* [WORK REQUIRED]:
All lines in the records that carry the string "zero" are to be shown.

(Recorded data)
----------
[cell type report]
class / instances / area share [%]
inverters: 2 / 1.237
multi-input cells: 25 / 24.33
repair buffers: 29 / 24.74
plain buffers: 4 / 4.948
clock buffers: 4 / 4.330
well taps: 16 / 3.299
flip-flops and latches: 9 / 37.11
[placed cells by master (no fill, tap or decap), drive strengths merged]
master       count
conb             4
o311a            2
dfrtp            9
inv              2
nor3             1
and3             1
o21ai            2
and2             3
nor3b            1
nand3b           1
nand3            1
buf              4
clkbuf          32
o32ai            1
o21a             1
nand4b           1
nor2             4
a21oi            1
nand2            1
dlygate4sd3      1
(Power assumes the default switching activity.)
## src/logic/avwf_pkg.sv

```systemverilog
// Constants shared by the analog value word formatter, its converter model and its bench
package avwf_pkg;
  localparam int AVWF_NUM_CH = 4;
  localparam int AVWF_CH_W = 2;
  // Register byte offsets
  localparam logic [7:0] AVWF_OFF_CTRL = 8'h00;
  localparam logic [7:0] AVWF_OFF_CHTYPE = 8'h04;
  localparam logic [7:0] AVWF_OFF_STATUS = 8'h08;
  localparam logic [7:0] AVWF_OFF_MASK = 8'h0c;
  localparam logic [7:0] AVWF_OFF_WORD0 = 8'h10;
  // Reset values
  localparam logic AVWF_RST_SELECTIVE = 1'b0;
  localparam logic [15:0] AVWF_RST_CHTYPE = 16'h3333;
  localparam logic [7:0] AVWF_RST_MASK = 8'h00;
  // Field positions
  localparam int AVWF_CTRL_SEL_BIT = 0;
  localparam int AVWF_TYPE_W = 4;
  localparam int AVWF_BIT_OVF = 0;
  localparam int AVWF_BIT_BRK = 1;
  localparam int AVWF_BIT_ACT = 2;
  localparam int AVWF_BIT_SIGN = 15;
  localparam int AVWF_STS_OVF_LSB = 4;
  // Channel type codes
  localparam logic [3:0] AVWF_CT_CURRENT = 4'h3;
  localparam logic [3:0] AVWF_CT_RESIST = 4'h4;
  localparam logic [3:0] AVWF_CT_BIPOLAR = 4'h5;
  // Magnitude limits in units
  localparam logic [15:0] AVWF_MAG_MAX = 16'h0fff;
  localparam logic [15:0] AVWF_CUR_LOW = 16'h0200;
  localparam logic [15:0] AVWF_CUR_HIGH = 16'h0a00;
endpackage

```

## src/logic/avwf_formatter.sv

```systemverilog
// Analog value word formatter: converter results to 16-bit words over APB
`timescale 1ns/1ps
module avwf_formatter (
  input wire logic pclk,
  input wire logic presetn,
  input wire logic psel,
  input wire logic penable,
  input wire logic pwrite,
  input wire logic [7:0] paddr,
  input wire logic [31:0] pwdata,
  output logic [31:0] prdata,
  output logic pready,
  output logic pslverr,
  input wire logic conv_start,
  input wire logic [avwf_pkg::AVWF_CH_W-1:0] conv_start_chan,
  input wire logic conv_valid,
  input wire logic [avwf_pkg::AVWF_CH_W-1:0] conv_chan,
  input wire logic signed [15:0] conv_raw,
  input wire logic conv_open,
  output logic [15:0] word_q,
  output logic [avwf_pkg::AVWF_CH_W-1:0] word_chan_q,
  output logic word_strobe_q,
  output logic irq
);
  import avwf_pkg::*;

  logic selective_q;
  logic [3:0] ctype_q [AVWF_NUM_CH];
  logic [AVWF_NUM_CH-1:0] active_q;
  logic [7:0] status_q;
  logic [7:0] mask_q;
  logic [15:0] word_d;
  logic [15:0] mem_rd_data;
  logic setup_ph;
  logic acc_wr;
  logic acc_rd;
  logic is_word;
  logic [AVWF_CH_W-1:0] word_idx;
  logic addr_ok;
  logic [7:0] sts_set;

  // Build one word from a raw converter count
  function automatic logic [15:0] fmt_word(input logic [3:0] ct, input logic [15:0] raw, input logic open_ckt);
    logic neg;
    logic [15:0] mag;
    logic ovf;
    logic brk;
    neg = raw[15];
    mag = neg ? 16'(~raw + 16'h0001) : raw;
    ovf = 1'b0;
    brk = 1'b0;
    if (ct == AVWF_CT_BIPOLAR)
    begin
      // Sign and magnitude, never two's complement
      ovf = (mag > AVWF_MAG_MAX);
    end
    else
    begin
      // Unipolar types: negative counts clamp to zero
      if (neg)
        mag = '0;
      neg = 1'b0;
      ovf = (mag > AVWF_MAG_MAX);
      // Only the resistance card reports an open circuit
      brk = (ct == AVWF_CT_RESIST) && open_ckt;
    end
    if (ovf)
      mag = AVWF_MAG_MAX;
    // Activity bit is zero once the conversion has finished
    return {neg, mag[11:0], 1'b0, brk, ovf};
  endfunction

  // Word address decode
  function automatic logic word_hit(input logic [7:0] a);
    return (a[7:4] == AVWF_OFF_WORD0[7:4]) && (a[1:0] == 2'h0);
  endfunction

  assign word_d = fmt_word(ctype_q[conv_chan], conv_raw, conv_open);
  assign setup_ph = psel && !penable;
  assign acc_wr = psel && penable && pwrite;
  assign acc_rd = psel && penable && !pwrite;
  assign is_word = word_hit(paddr);
  assign word_idx = paddr[2+AVWF_CH_W-1:2];
  assign addr_ok = is_word || (paddr == AVWF_OFF_CTRL) || (paddr == AVWF_OFF_CHTYPE)
    || (paddr == AVWF_OFF_STATUS) || (paddr == AVWF_OFF_MASK);

  // Never waits: word reads are fetched during the setup phase
  assign pready = 1'b1;
  assign pslverr = psel && penable && !addr_ok;

  // Stored words; the formatted result lands in one write
  avwf_word_mem #(
    .DEPTH(AVWF_NUM_CH),
    .AW(AVWF_CH_W),
    .DW(16)
  ) u_mem (
    .pclk(pclk),
    .presetn(presetn),
    .wr_en(conv_valid),
    .wr_addr(conv_chan),
    .wr_data(word_d),
    .rd_en(setup_ph && !pwrite && is_word),
    .rd_addr(word_idx),
    .rd_data(mem_rd_data)
  );

  // Control register: scan mode
  always_ff @(posedge pclk or negedge presetn)
  begin
    if (!presetn)
      selective_q <= AVWF_RST_SELECTIVE;
    else if (acc_wr && paddr == AVWF_OFF_CTRL)
      selective_q <= pwdata[AVWF_CTRL_SEL_BIT];
  end

  // Channel type codes, one nibble per channel
  always_ff @(posedge pclk or negedge presetn)
  begin
    if (!presetn)
    begin
      for (int i = 0; i < AVWF_NUM_CH; i++)
        ctype_q[i] <= AVWF_RST_CHTYPE[i*AVWF_TYPE_W +: AVWF_TYPE_W];
    end
    else if (acc_wr && paddr == AVWF_OFF_CHTYPE)
    begin
      for (int i = 0; i < AVWF_NUM_CH; i++)
        ctype_q[i] <= pwdata[i*AVWF_TYPE_W +: AVWF_TYPE_W];
    end
  end

  // Interrupt mask
  always_ff @(posedge pclk or negedge presetn)
  begin
    if (!presetn)
      mask_q <= AVWF_RST_MASK;
    else if (acc_wr && paddr == AVWF_OFF_MASK)
      mask_q <= pwdata[7:0];
  end

  // Conversion in progress per channel; a new start wins over a finish
  always_ff @(posedge pclk or negedge presetn)
  begin
    if (!presetn)
      active_q <= '0;
    else
    begin
      for (int i = 0; i < AVWF_NUM_CH; i++)
      begin
        if (conv_start && conv_start_chan == AVWF_CH_W'(i))
          active_q[i] <= 1'b1;
        else if (conv_valid && conv_chan == AVWF_CH_W'(i))
          active_q[i] <= 1'b0;
      end
    end
  end

  // Event sources: new word, and new word with overflow
  always_comb
  begin
    sts_set = '0;
    if (conv_valid)
    begin
      sts_set[conv_chan] = 1'b1;
      sts_set[AVWF_STS_OVF_LSB + int'(conv_chan)] = word_d[AVWF_BIT_OVF];
    end
  end

  // Sticky status; a read clears, a same-cycle event still sets
  always_ff @(posedge pclk or negedge presetn)
  begin
    if (!presetn)
      status_q <= '0;
    else if (acc_rd && paddr == AVWF_OFF_STATUS)
      status_q <= sts_set;
    else
      status_q <= status_q | sts_set;
  end

  assign irq = |(status_q & mask_q);

  // Last formatted word for streaming consumers
  always_ff @(posedge pclk or negedge presetn)
  begin
    if (!presetn)
    begin
      word_q <= '0;
      word_chan_q <= '0;
      word_strobe_q <= 1'b0;
    end
    else
    begin
      word_strobe_q <= conv_valid;
      if (conv_valid)
      begin
        word_q <= word_d;
        word_chan_q <= conv_chan;
      end
    end
  end

  // Read mux; activity is live, so a running selective conversion shows at once
  always_comb
  begin
    prdata = '0;
    if (acc_rd)
    begin
      if (is_word)
      begin
        prdata[15:0] = mem_rd_data;
        prdata[AVWF_BIT_ACT] = selective_q && active_q[word_idx];
      end
      else if (paddr == AVWF_OFF_CTRL)
        prdata[AVWF_CTRL_SEL_BIT] = selective_q;
      else if (paddr == AVWF_OFF_CHTYPE)
      begin
        for (int i = 0; i < AVWF_NUM_CH; i++)
          prdata[i*AVWF_TYPE_W +: AVWF_TYPE_W] = ctype_q[i];
      end
      else if (paddr == AVWF_OFF_STATUS)
        prdata[7:0] = status_q;
      else if (paddr == AVWF_OFF_MASK)
        prdata[7:0] = mask_q;
    end
  end

  // Checks on the formatted words
  a_cur_overflow: assert property (@(posedge pclk) disable iff (!presetn)
    conv_valid && ctype_q[conv_chan] == AVWF_CT_CURRENT && conv_raw > 16'sd4095
    |=> word_q[AVWF_BIT_OVF] && word_q[15:3] == 13'h0fff)
    else $error("current overflow not flagged or not saturated");

  a_cur_overrange: assert property (@(posedge pclk) disable iff (!presetn)
    conv_valid && ctype_q[conv_chan] == AVWF_CT_CURRENT && conv_raw > 16'sd2560 && conv_raw <= 16'sd4095
    |=> !word_q[AVWF_BIT_OVF] && word_q[15:3] == 13'($past(conv_raw)))
    else $error("current overrange word wrong");

  a_cur_below: assert property (@(posedge pclk) disable iff (!presetn)
    conv_valid && ctype_q[conv_chan] == AVWF_CT_CURRENT && conv_raw >= 16'sd0 && conv_raw < 16'sd512
    |=> !word_q[AVWF_BIT_OVF] && word_q[15:3] == 13'($past(conv_raw)))
    else $error("current underrange word wrong");

  a_cur_no_break: assert property (@(posedge pclk) disable iff (!presetn)
    conv_valid && ctype_q[conv_chan] == AVWF_CT_CURRENT |=> !word_q[AVWF_BIT_BRK])
    else $error("current channel flagged wire break");

  a_res_break: assert property (@(posedge pclk) disable iff (!presetn)
    conv_valid && ctype_q[conv_chan] == AVWF_CT_RESIST |=> word_q[AVWF_BIT_BRK] == $past(conv_open))
    else $error("resistance wire break not reported");

  a_res_range: assert property (@(posedge pclk) disable iff (!presetn)
    conv_valid && ctype_q[conv_chan] == AVWF_CT_RESIST && conv_raw >= 16'sd0
    |=> word_q[AVWF_BIT_OVF] == ($past(conv_raw) > 16'sd4095)
    && (word_q[AVWF_BIT_OVF] || word_q[15:3] == 13'($past(conv_raw))))
    else $error("resistance overflow or value wrong");

  a_bip_sign: assert property (@(posedge pclk) disable iff (!presetn)
    conv_valid && ctype_q[conv_chan] == AVWF_CT_BIPOLAR && conv_raw < 16'sd0 && conv_raw >= -16'sd4095
    |=> word_q[AVWF_BIT_SIGN] && !word_q[AVWF_BIT_OVF]
    && word_q[14:3] == 12'(-$past(conv_raw)))
    else $error("signed magnitude word wrong");

  a_word_update: assert property (@(posedge pclk) disable iff (!presetn)
    conv_valid |=> word_strobe_q && word_chan_q == $past(conv_chan) && !word_q[AVWF_BIT_ACT])
    else $error("word not updated as one unit");

  a_act_flag: assert property (@(posedge pclk) disable iff (!presetn)
    acc_rd && is_word && !selective_q |-> !prdata[AVWF_BIT_ACT])
    else $error("activity flag set during cyclic scan");

  // Range edges and saturation; these catch a wrong clamp that the middle values hide
  a_res_overflow: assert property (@(posedge pclk) disable iff (!presetn)
    conv_valid && ctype_q[conv_chan] == AVWF_CT_RESIST && conv_raw > 16'sd4095
    |=> word_q[AVWF_BIT_OVF] && word_q[15:3] == 13'h0fff)
    else $error("resistance overflow not flagged or not saturated");

  a_cur_nominal: assert property (@(posedge pclk) disable iff (!presetn)
    conv_valid && ctype_q[conv_chan] == AVWF_CT_CURRENT && conv_raw >= 16'sd512 && conv_raw <= 16'sd2560
    |=> !word_q[AVWF_BIT_OVF] && word_q[15:3] == 13'($past(conv_raw)))
    else $error("current nominal value not passed through");

  a_cur_negative: assert property (@(posedge pclk) disable iff (!presetn)
    conv_valid && ctype_q[conv_chan] == AVWF_CT_CURRENT && conv_raw < 16'sd0
    |=> !word_q[AVWF_BIT_OVF] && word_q[15:3] == 13'h0000)
    else $error("negative current count not clamped to zero");

  a_res_raw: assert property (@(posedge pclk) disable iff (!presetn)
    conv_valid && ctype_q[conv_chan] == AVWF_CT_RESIST && conv_raw >= 16'sd0 && conv_raw <= 16'sd4095
    |=> !word_q[AVWF_BIT_OVF] && word_q[15:3] == 13'($past(conv_raw)))
    else $error("resistance reading not passed raw");

  a_bip_positive: assert property (@(posedge pclk) disable iff (!presetn)
    conv_valid && ctype_q[conv_chan] == AVWF_CT_BIPOLAR && conv_raw >= 16'sd0 && conv_raw <= 16'sd4095
    |=> !word_q[AVWF_BIT_SIGN] && !word_q[AVWF_BIT_OVF]
    && word_q[14:3] == 12'($past(conv_raw)))
    else $error("positive signed magnitude word wrong");

  a_bip_overflow: assert property (@(posedge pclk) disable iff (!presetn)
    conv_valid && ctype_q[conv_chan] == AVWF_CT_BIPOLAR && (conv_raw > 16'sd4095 || conv_raw < -16'sd4095)
    |=> word_q[AVWF_BIT_OVF] && word_q[14:3] == 12'hfff
    && word_q[AVWF_BIT_SIGN] == ($past(conv_raw) < 16'sd0))
    else $error("signed magnitude overflow not saturated");

  // A read of status in the same cycle must not lose the new event
  a_status_event: assert property (@(posedge pclk) disable iff (!presetn)
    conv_valid |=> status_q[$past(conv_chan)])
    else $error("new word status bit not set");
endmodule // avwf_formatter

```

## src/logic/avwf_word_mem.sv

```systemverilog
// Small store of measured-value words, one per channel, registered read
`timescale 1ns/1ps
module avwf_word_mem #(
  parameter int DEPTH = 4,
  parameter int AW = 2,
  parameter int DW = 16
) (
  input wire logic pclk,
  input wire logic presetn,
  input wire logic wr_en,
  input wire logic [AW-1:0] wr_addr,
  input wire logic [DW-1:0] wr_data,
  input wire logic rd_en,
  input wire logic [AW-1:0] rd_addr,
  output logic [DW-1:0] rd_data
);
  logic [DW-1:0] mem_q [DEPTH];

  // Whole word written in one cycle so fields never mix
  always_ff @(posedge pclk or negedge presetn)
  begin
    if (!presetn)
    begin
      for (int i = 0; i < DEPTH; i++)
        mem_q[i] <= '0;
    end
    else if (wr_en)
      mem_q[wr_addr] <= wr_data;
  end

  // Read data from a flop; same-cycle write returns the old word
  always_ff @(posedge pclk or negedge presetn)
  begin
    if (!presetn)
      rd_data <= '0;
    else if (rd_en)
      rd_data <= mem_q[rd_addr];
  end
endmodule // avwf_word_mem

```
----------
* [OUTPUT FOR THIS EXERCISE]:
      // Unipolar types: negative counts clamp to zero
    // Activity bit is zero once the conversion has finished
    else $error("negative current count not clamped to zero");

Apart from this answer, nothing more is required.